• _ABOUT THIS TASK_
If a line in the listing carries the word "running", return a copy of that line.

• _DATA FOR PROCESSING_

This design comes from an exercise in tuning for small area on the open sky130 flow, not from production work.
The RTL was checked by simulation tests, not by an equivalence proof against the original design.
Power and IR drop assume default switching activity.

## design/flow/design.v

```verilog
module kt_seq_engine (
    input  wire         clk,
    input  wire         rst_n,        
    input  wire         start,
    input  wire         stop,
    input  wire         clr_trap,
    input  wire         cfg_we,
    input  wire [4:0]   cfg_addr,
    input  wire [63:0]  cfg_wdata,
    input  wire [4:0]   rd_addr,
    output reg  [63:0]  rd_data,
    output wire [11:0]  pc,
    input  wire [127:0] instr,
    output wire [11:0]  tm_addr_f,
    output wire [11:0]  tm_addr_t,
    output wire [11:0]  tm_addr_d,
    output wire [11:0]  tm_addr_z,
    input  wire [63:0]  tm_rdata_f,
    input  wire [63:0]  tm_rdata_t,
    input  wire [63:0]  tm_rdata_d,
    input  wire [63:0]  tm_rdata_z,
    input  wire         vec_ready,
    output wire         vec_valid,
    output wire [31:0]  vec_xa,
    output wire [31:0]  vec_ya,
    output wire [31:0]  vec_z,
    output wire [63:0]  vec_data,
    output wire [47:0]  vec_vctl,
    output wire         vec_mtag,
    output wire         vec_last,
    output wire [31:0]  vec_seq,
    input  wire         fail_in,
    input  wire         mres_valid,
    input  wire         mres_pass,
    input  wire [7:0]   trig,
    input  wire [15:0]  fcond,
    input  wire         slp,
    input  wire         slx,
    output wire [3:0]   evt_pulse,
    output wire         evt_post,
    output wire [15:0]  evt_payload,
    output wire         sl_req,
    output wire [3:0]   sl_prof,
    output wire [2:0]   state,
    output reg  [2:0]   stopc,
    output reg  [3:0]   trap_cause,
    output reg  [11:0]  trap_pc
);
    localparam [2:0] ST_IDLE = 3'd0, ST_RUN = 3'd2, ST_DONE = 3'd4, ST_TRAPPED = 3'd6;
    localparam [7:0] F_NOP = 8'h00, F_JMP = 8'h01, F_CALL = 8'h02, F_RET = 8'h03,
                     F_LOOP = 8'h04, F_LDLC = 8'h05, F_LDLCT = 8'h06, F_CMPLC = 8'h07,
                     F_WAIT = 8'h08, F_SETT = 8'h09, F_MATCH = 8'h0A, F_SLALOM = 8'h0B,
                     F_EVT = 8'h0C, F_CLRF = 8'h0D, F_STOP = 8'h0E;
    localparam [3:0] TC_ILLEGAL = 4'h2, TC_STACK_OVER = 4'h3, TC_STACK_UNDER = 4'h4,
                     TC_MATCH_TIMEOUT = 4'h6;
    localparam [4:0] R_X = 5'd0, R_Y = 5'd1, R_Z = 5'd2, R_XB = 5'd3, R_YB = 5'd4,
                     R_XL = 5'd5, R_YL = 5'd6, R_DMX = 5'd7,
                     R_LC0 = 5'd12, R_PRBS = 5'd20, R_TMR = 5'd21, R_DMY = 5'd22,
                     R_ENTRY = 5'd23, R_MTO = 5'd24, R_FLAGS = 5'd25, R_PCSP = 5'd26,
                     R_VCOUNT = 5'd27;
    reg  [2:0]  st;
    reg  [11:0] pc_r;
    reg  [31:0] x, y, z, xb, yb, xl, yl;
    reg  [31:0] dmx, dmy;
    reg  [63:0] d [0:3];
    reg  [31:0] lc [0:7];
    reg  [11:0] stk [0:15];
    reg  [4:0]  sp;
    reg  [30:0] prbs;
    reg  [31:0] tmr;
    reg  [11:0] entry;
    reg  [3:0]  mto;
    reg  [31:0] vcount;
    reg         f_fail, f_match, f_zero, f_cx, f_cy, f_timer;
    reg  [7:0]  f_trig;
    reg         mhold;        
    reg  [7:0]  mcnt;         
    integer i;
    wire [7:0]  flow  = instr[127:120];
    wire [23:0] fopd  = instr[119:96];
    wire [23:0] aop   = instr[95:72];
    wire [23:0] dop   = instr[71:48];
    wire [47:0] vctl  = instr[47:0];
    wire [11:0] tgt   = fopd[11:0];
    wire [5:0]  cc    = fopd[17:12];
    wire        neg   = fopd[18];
    wire        clr   = fopd[19];
    wire [2:0]  lcn   = fopd[22:20];
    wire [19:0] imm20 = fopd[19:0];
    wire [23:0] imm24 = fopd[23:0];
    wire [2:0]  xop   = aop[2:0];
    wire [2:0]  yop   = aop[5:3];
    wire [2:0]  zop   = aop[8:6];
    wire        carry = aop[9];
    wire        clrc  = aop[10];
    wire [11:0] taddr = aop[23:12];
    wire [2:0]  vsrc  = dop[2:0];
    wire        inv   = dop[3];
    wire        padv  = dop[4];
    wire [2:0]  dopc  = dop[7:5];
    wire [1:0]  dr    = dop[9:8];
    wire [11:0] daddr = dop[23:12];
    wire        emit  = vctl[0];
    reg cc_legal;
    always @(*) begin
        cc_legal = (cc <= 6'h0A) || (cc >= 6'h10 && cc <= 6'h17) || (cc >= 6'h20 && cc <= 6'h2F);
    end
    wire clr_ok = !clr || cc == 6'h01 || cc == 6'h02 || cc == 6'h04 || cc == 6'h05;
    reg flow_ok;
    always @(*) begin
        case (flow)
            F_NOP:    flow_ok = (fopd == 24'd0);
            F_JMP,
            F_CALL:   flow_ok = cc_legal && clr_ok && fopd[23:20] == 4'd0;
            F_RET:    flow_ok = cc_legal && clr_ok && fopd[23:20] == 4'd0 && tgt == 12'd0;
            F_LOOP:   flow_ok = fopd[19:12] == 8'd0 && fopd[23] == 1'b0;
            F_LDLC,
            F_CMPLC:  flow_ok = fopd[23] == 1'b0;
            F_LDLCT:  flow_ok = fopd[19:12] == 8'd0 && fopd[23] == 1'b0;
            F_WAIT:   flow_ok = cc_legal && clr_ok && fopd[23:20] == 4'd0 && tgt == 12'd0 &&
                                !(cc == 6'h00 && neg) && cc != 6'h07 && cc != 6'h08;
            F_SETT:   flow_ok = 1'b1;
            F_MATCH:  flow_ok = (fopd == 24'd0) && emit;
            F_SLALOM: flow_ok = cc_legal && fopd[11:4] == 8'd0 && !clr && fopd[23:20] == 4'd0;
            F_EVT:    flow_ok = fopd[7:5] == 3'd0;
            F_CLRF:   flow_ok = fopd[23:4] == 20'd0;
            F_STOP:   flow_ok = cc_legal && tgt == 12'd0 && !clr && fopd[22:20] == 3'd0;
            default:  flow_ok = 1'b0;
        endcase
    end
    wire illegal = !flow_ok || xop == 3'd7 || yop == 3'd7 ||
                   (carry && xop != 3'd1 && xop != 3'd2) ||
                   aop[11] || dop[11:10] != 2'd0;
    wire x_wrap = (xop == 3'd1 && x == xl) || (xop == 3'd2 && x == xb);
    wire y_step = !carry || x_wrap;
    wire y_wrap_raw = (yop == 3'd1 && y == yl) || (yop == 3'd2 && y == yb);
    wire y_wrap = y_step && y_wrap_raw;
    reg [31:0] x_nxt, y_nxt, z_nxt;
    always @(*) begin
        case (xop)
            3'd1:    x_nxt = x_wrap ? xb : x + 32'd1;
            3'd2:    x_nxt = x_wrap ? xl : x - 32'd1;
            3'd3:    x_nxt = xb;
            3'd4:    x_nxt = xl;
            3'd5:    x_nxt = y;
            3'd6:    x_nxt = tm_rdata_t[31:0];
            default: x_nxt = x;
        endcase
    end
    always @(*) begin
        if (!y_step) begin
            y_nxt = y;
        end else begin
            case (yop)
                3'd1:    y_nxt = y_wrap_raw ? yb : y + 32'd1;
                3'd2:    y_nxt = y_wrap_raw ? yl : y - 32'd1;
                3'd3:    y_nxt = yb;
                3'd4:    y_nxt = yl;
                3'd5:    y_nxt = x;
                3'd6:    y_nxt = tm_rdata_t[63:32];
                default: y_nxt = y;
            endcase
        end
    end
    always @(*) begin
        case (zop)
            3'd1:    z_nxt = z + 32'd1;
            3'd2:    z_nxt = z - 32'd1;
            3'd3:    z_nxt = 32'd0;
            3'd4:    z_nxt = x;
            3'd5:    z_nxt = y;
            3'd6:    z_nxt = {20'd0, taddr};
            3'd7:    z_nxt = tm_rdata_t[31:0];
            default: z_nxt = z;
        endcase
    end
    reg [63:0] prbs_word;
    reg [30:0] prbs_s;
    reg        prbs_b;
    integer    k;
    always @(*) begin
        prbs_s = prbs;
        for (k = 0; k < 64; k = k + 1) begin
            prbs_b = prbs_s[30] ^ prbs_s[27];
            prbs_s = {prbs_s[29:0], prbs_b};
            prbs_word[k] = prbs_b;
        end
    end
    wire [30:0] prbs_adv = prbs_s;
    wire inv_bit = ^(x & dmx) ^ ^(y & dmy);
    reg [63:0] vdata_raw;
    always @(*) begin
        case (vsrc)
            3'd0, 3'd1, 3'd2, 3'd3: vdata_raw = d[vsrc[1:0]];
            3'd4:    vdata_raw = prbs_word;
            3'd5:    vdata_raw = tm_rdata_d;
            3'd6:    vdata_raw = tm_rdata_z;
            default: vdata_raw = 64'd0;
        endcase
    end
    wire [63:0] vdata = (inv && inv_bit) ? ~vdata_raw : vdata_raw;
    wire [63:0] dsel = d[dr];
    reg  [63:0] d_nxt;
    always @(*) begin
        case (dopc)
            3'd1:    d_nxt = ~dsel;
            3'd2:    d_nxt = {dsel[62:0], dsel[63]};
            3'd3:    d_nxt = {dsel[0], dsel[63:1]};
            3'd4:    d_nxt = tm_rdata_d;
            3'd5:    d_nxt = prbs_word;
            3'd6:    d_nxt = dsel + 64'd1;
            3'd7:    d_nxt = tm_rdata_z;
            default: d_nxt = dsel;
        endcase
    end
    reg cond_raw;
    always @(*) begin
        case (cc)
            6'h00:   cond_raw = 1'b1;
            6'h01:   cond_raw = f_fail;
            6'h02:   cond_raw = f_match;
            6'h03:   cond_raw = f_zero;
            6'h04:   cond_raw = f_cx;
            6'h05:   cond_raw = f_cy;
            6'h06:   cond_raw = f_timer;
            6'h07:   cond_raw = x_wrap;
            6'h08:   cond_raw = y_wrap;
            6'h09:   cond_raw = slp;
            6'h0A:   cond_raw = slx;
            default: begin
                if (cc[5:3] == 3'b010)
                    cond_raw = f_trig[cc[2:0]];
                else if (cc[5:4] == 2'b10)
                    cond_raw = fcond[cc[3:0]];
                else
                    cond_raw = 1'b0;
            end
        endcase
    end
    wire cond = cond_raw ^ neg;
    wire running  = (st == ST_RUN);
    wire fetching = running && !stop && !mhold;
    wire [11:0] pc_next = pc_r + 12'd1;
    wire [31:0] lc_sel  = lc[lcn];
    wire is_call = (flow == F_CALL);
    wire is_ret  = (flow == F_RET);
    wire is_wait = (flow == F_WAIT);
    wire is_stop = (flow == F_STOP);
    wire trap_ill   = fetching && illegal;
    wire trap_over  = fetching && !illegal && is_call && cond && sp == 5'd16;
    wire trap_under = fetching && !illegal && is_ret && cond && sp == 5'd0;
    wire fetch_trap = trap_ill || trap_over || trap_under;
    wire wait_hold = is_wait && !cond;
    wire port_hold = emit && !vec_ready;
    wire issue = fetching && !fetch_trap && !wait_hold && !port_hold;
    wire mto_zero = (mto == 4'd0);
    wire [7:0] mlimit = mto_zero ? 8'd16 : {mto, 4'd0};
    wire match_timeout = running && !stop && mhold && !mres_valid && mcnt == mlimit;
    wire stop_taken = issue && is_stop && cond;
    wire uses_clr = (flow == F_JMP) || is_call || is_ret || is_wait;
    wire is_clrf  = (flow == F_CLRF);
    wire clr_fail  = issue && ((uses_clr && clr && cc == 6'h01) || (is_clrf && fopd[0]));
    wire clr_match = issue && ((uses_clr && clr && cc == 6'h02) || (is_clrf && fopd[1]));
    wire clr_cx    = issue && ((uses_clr && clr && cc == 6'h04) || (is_clrf && fopd[2]) || clrc);
    wire clr_cy    = issue && ((uses_clr && clr && cc == 6'h05) || (is_clrf && fopd[3]) || clrc);
    assign pc        = pc_r;
    assign tm_addr_f = fopd[11:0];
    assign tm_addr_t = taddr;
    assign tm_addr_d = daddr;
    assign tm_addr_z = z[11:0];
    assign vec_valid = issue && emit;
    assign vec_xa    = x;
    assign vec_ya    = y;
    assign vec_z     = z;
    assign vec_data  = vdata;
    assign vec_vctl  = vctl;
    assign vec_mtag  = (flow == F_MATCH);
    assign vec_last  = stop_taken;
    assign vec_seq   = vcount;
    assign evt_pulse   = (issue && flow == F_EVT) ? fopd[3:0] : 4'd0;
    assign evt_post    = issue && flow == F_EVT && fopd[4];
    assign evt_payload = fopd[23:8];
    assign sl_req      = issue && flow == F_SLALOM && cond;
    assign sl_prof     = fopd[3:0];
    assign state = st;
    wire [4:0]  rd_lc  = rd_addr - R_LC0;
    wire [4:0]  cfg_lc = cfg_addr - R_LC0;
    wire [13:0] flags = {f_timer, f_cy, f_cx, f_zero, f_trig, f_match, f_fail};
    always @(*) begin
        case (rd_addr)
            R_X:      rd_data = {32'd0, x};
            R_Y:      rd_data = {32'd0, y};
            R_Z:      rd_data = {32'd0, z};
            R_XB:     rd_data = {32'd0, xb};
            R_YB:     rd_data = {32'd0, yb};
            R_XL:     rd_data = {32'd0, xl};
            R_YL:     rd_data = {32'd0, yl};
            R_DMX:    rd_data = {32'd0, dmx};
            5'd8, 5'd9, 5'd10, 5'd11:
                      rd_data = d[rd_addr[1:0]];
            5'd12, 5'd13, 5'd14, 5'd15, 5'd16, 5'd17, 5'd18, 5'd19:
                      rd_data = {32'd0, lc[rd_lc[2:0]]};
            R_PRBS:   rd_data = {33'd0, prbs};
            R_TMR:    rd_data = {32'd0, tmr};
            R_DMY:    rd_data = {32'd0, dmy};
            R_ENTRY:  rd_data = {52'd0, entry};
            R_MTO:    rd_data = {60'd0, mto};
            R_FLAGS:  rd_data = {50'd0, flags};
            R_PCSP:   rd_data = {43'd0, sp, 4'd0, pc_r};
            R_VCOUNT: rd_data = {32'd0, vcount};
            default:  rd_data = 64'd0;
        endcase
    end
    wire cfg_ok = cfg_we && !running;
    always @(posedge clk) begin
        if (issue && is_call && cond)
            stk[sp[3:0]] <= pc_next;
    end
    always @(posedge clk) begin
        if (!rst_n) begin
            st         <= ST_IDLE;
            pc_r       <= 12'd0;
            x          <= 32'd0;
            y          <= 32'd0;
            z          <= 32'd0;
            xb         <= 32'd0;
            yb         <= 32'd0;
            xl         <= 32'hFFFF_FFFF;
            yl         <= 32'hFFFF_FFFF;
            dmx        <= 32'd0;
            dmy        <= 32'd0;
            for (i = 0; i < 4; i = i + 1) d[i] <= 64'd0;
            for (i = 0; i < 8; i = i + 1) lc[i] <= 32'd0;
            sp         <= 5'd0;
            prbs       <= 31'd1;
            tmr        <= 32'd0;
            entry      <= 12'd0;
            mto        <= 4'd0;
            vcount     <= 32'd0;
            f_fail     <= 1'b0;
            f_match    <= 1'b0;
            f_zero     <= 1'b0;
            f_cx       <= 1'b0;
            f_cy       <= 1'b0;
            f_timer    <= 1'b0;
            f_trig     <= 8'd0;
            mhold      <= 1'b0;
            mcnt       <= 8'd0;
            stopc      <= 3'd0;
            trap_cause <= 4'd0;
            trap_pc    <= 12'd0;
        end else begin
            f_trig <= trig;
            if (tmr != 32'd0)
                tmr <= tmr - 32'd1;
            if (tmr == 32'd1)
                f_timer <= 1'b1;
            if (fail_in)
                f_fail <= 1'b1;
            else if (clr_fail)
                f_fail <= 1'b0;
            if (clr_match)
                f_match <= 1'b0;
            if (clr_cx)
                f_cx <= 1'b0;
            if (clr_cy)
                f_cy <= 1'b0;
            case (st)
                ST_IDLE, ST_DONE: begin
                    if (start) begin
                        st      <= ST_RUN;
                        pc_r    <= entry;
                        sp      <= 5'd0;
                        vcount  <= 32'd0;
                        mhold   <= 1'b0;
                        f_fail  <= fail_in;
                        f_match <= 1'b0;
                        f_cx    <= 1'b0;
                        f_cy    <= 1'b0;
                    end
                end
                ST_TRAPPED: begin
                    if (clr_trap)
                        st <= ST_IDLE;
                end
                default: begin
                    if (stop) begin
                        st    <= ST_DONE;
                        stopc <= 3'd3;
                        mhold <= 1'b0;
                    end else if (mhold) begin
                        if (mres_valid) begin
                            mhold <= 1'b0;
                            if (mres_pass) begin
                                f_match <= 1'b1;
                            end else begin
                                f_match <= 1'b0;
                                f_fail  <= 1'b1;
                            end
                        end else if (match_timeout) begin
                            mhold      <= 1'b0;
                            st         <= ST_TRAPPED;
                            stopc      <= 3'd7;
                            trap_cause <= TC_MATCH_TIMEOUT;
                            trap_pc    <= pc_r;
                        end else begin
                            mcnt <= mcnt + 8'd1;
                        end
                    end else if (fetch_trap) begin
                        st      <= ST_TRAPPED;
                        stopc   <= 3'd7;
                        trap_pc <= pc_r;
                        if (trap_ill)
                            trap_cause <= TC_ILLEGAL;
                        else if (trap_over)
                            trap_cause <= TC_STACK_OVER;
                        else
                            trap_cause <= TC_STACK_UNDER;
                    end
                end
            endcase
            if (issue) begin
                pc_r <= pc_next;
                case (flow)
                    F_JMP: if (cond) pc_r <= tgt;
                    F_CALL: if (cond) begin
                        sp   <= sp + 5'd1;
                        pc_r <= tgt;
                    end
                    F_RET: if (cond) begin
                        sp   <= sp - 5'd1;
                        pc_r <= stk[sp[3:0] - 4'd1];
                    end
                    F_LOOP: begin
                        f_zero <= (lc_sel == 32'd0);
                        if (lc_sel != 32'd0) begin
                            lc[lcn] <= lc_sel - 32'd1;
                            pc_r    <= tgt;
                        end
                    end
                    F_LDLC:  lc[lcn] <= {12'd0, imm20};
                    F_LDLCT: lc[lcn] <= tm_rdata_f[31:0];
                    F_CMPLC: f_zero <= (lc_sel == {12'd0, imm20});
                    F_SETT: begin
                        tmr <= {8'd0, imm24};
                        if (imm24 != 24'd0)
                            f_timer <= 1'b0;
                        else
                            f_timer <= f_timer;
                    end
                    F_MATCH: begin
                        mhold <= 1'b1;
                        mcnt  <= 8'd1;
                    end
                    F_STOP: if (cond) begin
                        st    <= ST_DONE;
                        stopc <= 3'd1;
                    end
                    default: ;
                endcase
                x <= x_nxt;
                y <= y_nxt;
                z <= z_nxt;
                if (x_wrap) f_cx <= 1'b1;
                if (y_wrap) f_cy <= 1'b1;
                if (dopc != 3'd0)
                    d[dr] <= d_nxt;
                if (padv)
                    prbs <= prbs_adv;
                if (emit)
                    vcount <= vcount + 32'd1;
            end
            if (cfg_ok) begin
                case (cfg_addr)
                    R_X:     x   <= cfg_wdata[31:0];
                    R_Y:     y   <= cfg_wdata[31:0];
                    R_Z:     z   <= cfg_wdata[31:0];
                    R_XB:    xb  <= cfg_wdata[31:0];
                    R_YB:    yb  <= cfg_wdata[31:0];
                    R_XL:    xl  <= cfg_wdata[31:0];
                    R_YL:    yl  <= cfg_wdata[31:0];
                    R_DMX:   dmx <= cfg_wdata[31:0];
                    5'd8, 5'd9, 5'd10, 5'd11:
                             d[cfg_addr[1:0]] <= cfg_wdata;
                    5'd12, 5'd13, 5'd14, 5'd15, 5'd16, 5'd17, 5'd18, 5'd19:
                             lc[cfg_lc[2:0]] <= cfg_wdata[31:0];
                    R_PRBS:  prbs <= (cfg_wdata[30:0] == 31'd0) ? 31'd1 : cfg_wdata[30:0];
                    R_TMR: begin
                        tmr <= cfg_wdata[31:0];
                        if (cfg_wdata[31:0] != 32'd0)
                            f_timer <= 1'b0;
                        else
                            f_timer <= f_timer;
                    end
                    R_DMY:   dmy   <= cfg_wdata[31:0];
                    R_ENTRY: entry <= cfg_wdata[11:0];
                    R_MTO:   mto   <= cfg_wdata[3:0];
                    default: ;
                endcase
            end
        end
    end
endmodule
```

## design/flow/run.sh

```bash
#!/bin/bash
# synth_recipe.tcl (not shown) runs the flow's synth.tcl, then flattens the netlist and writes it again
# the make line also repeats each setting of config.mk as NAME=value (left out here)
make -C /OpenROAD-flow-scripts/flow DESIGN_CONFIG=/design/flow/config.mk WORK_HOME=/design/flow/orfs CLKGATE_MAP_FILE= SYNTH_SCRIPT=/design/flow/synth_recipe.tcl finish
```

## design/flow/config.mk

```make
export PLATFORM = sky130hd
export DESIGN_NAME = kt_seq_engine
export DESIGN_NICKNAME = kt_seq_engine
export VERILOG_FILES = /design/flow/design.v
export SDC_FILE = /design/flow/constraint.sdc
export NUM_CORES = 4
export LEC_CHECK = 0
export CAP_MARGIN = 20
export CORE_MARGIN = 2
export CORE_UTILIZATION = 40
export PLACE_DENSITY = 0.6
export SLEW_MARGIN = 20
```

## design/flow/constraint.sdc

```tcl
create_clock -name core_clock -period 10.0 [get_ports {clk}]
set_input_delay 2.0000 -clock core_clock [delete_from_list [all_inputs] [get_ports {clk}]]
set_output_delay 2.0000 -clock core_clock [all_outputs]
set_load 0.01 [all_outputs]
```

==> summary.txt <==
-- flip-flops by register name (all words and copies together), names as in the netlist, 32 cells and up --
signal	cells
d	256
dmx	32
dmy	32
lc	256
stk	192
tmr	32
vcount	32
x	32
xb	32
xl	32
y	32
yb	32
yl	32
z	32
-- kinds of logic after synthesis --
logic type	Yosys count	synth area share [%]
and+or+nand+nor	2804	16.6
xor gates and xnor gates	572	6.38
muxes	653	14.8
AOI/OAI and AO/OA	1878	16.8
other	1	0.00478
adders and majority gates	48	0.774
buffers and inverters	1071	5.94
DFF	1164	38.7
-- through the flow --
| step | hold WS (ps) | setup slack, ps |
|---|---|---|
| floorplan | 449 | 1330 |
| global placement | 457 | 1250 |
| detailed placement | 466 | 1260 |
| CTS | 475 | 1260 |
| global route | 490 | 800 |
| finish | 477 | 907 |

• _RESPONSE TO THE TASK_
    wire running  = (st == ST_RUN);
    wire fetching = running && !stop && !mhold;
    wire match_timeout = running && !stop && mhold && !mres_valid && mcnt == mlimit;
    wire cfg_ok = cfg_we && !running;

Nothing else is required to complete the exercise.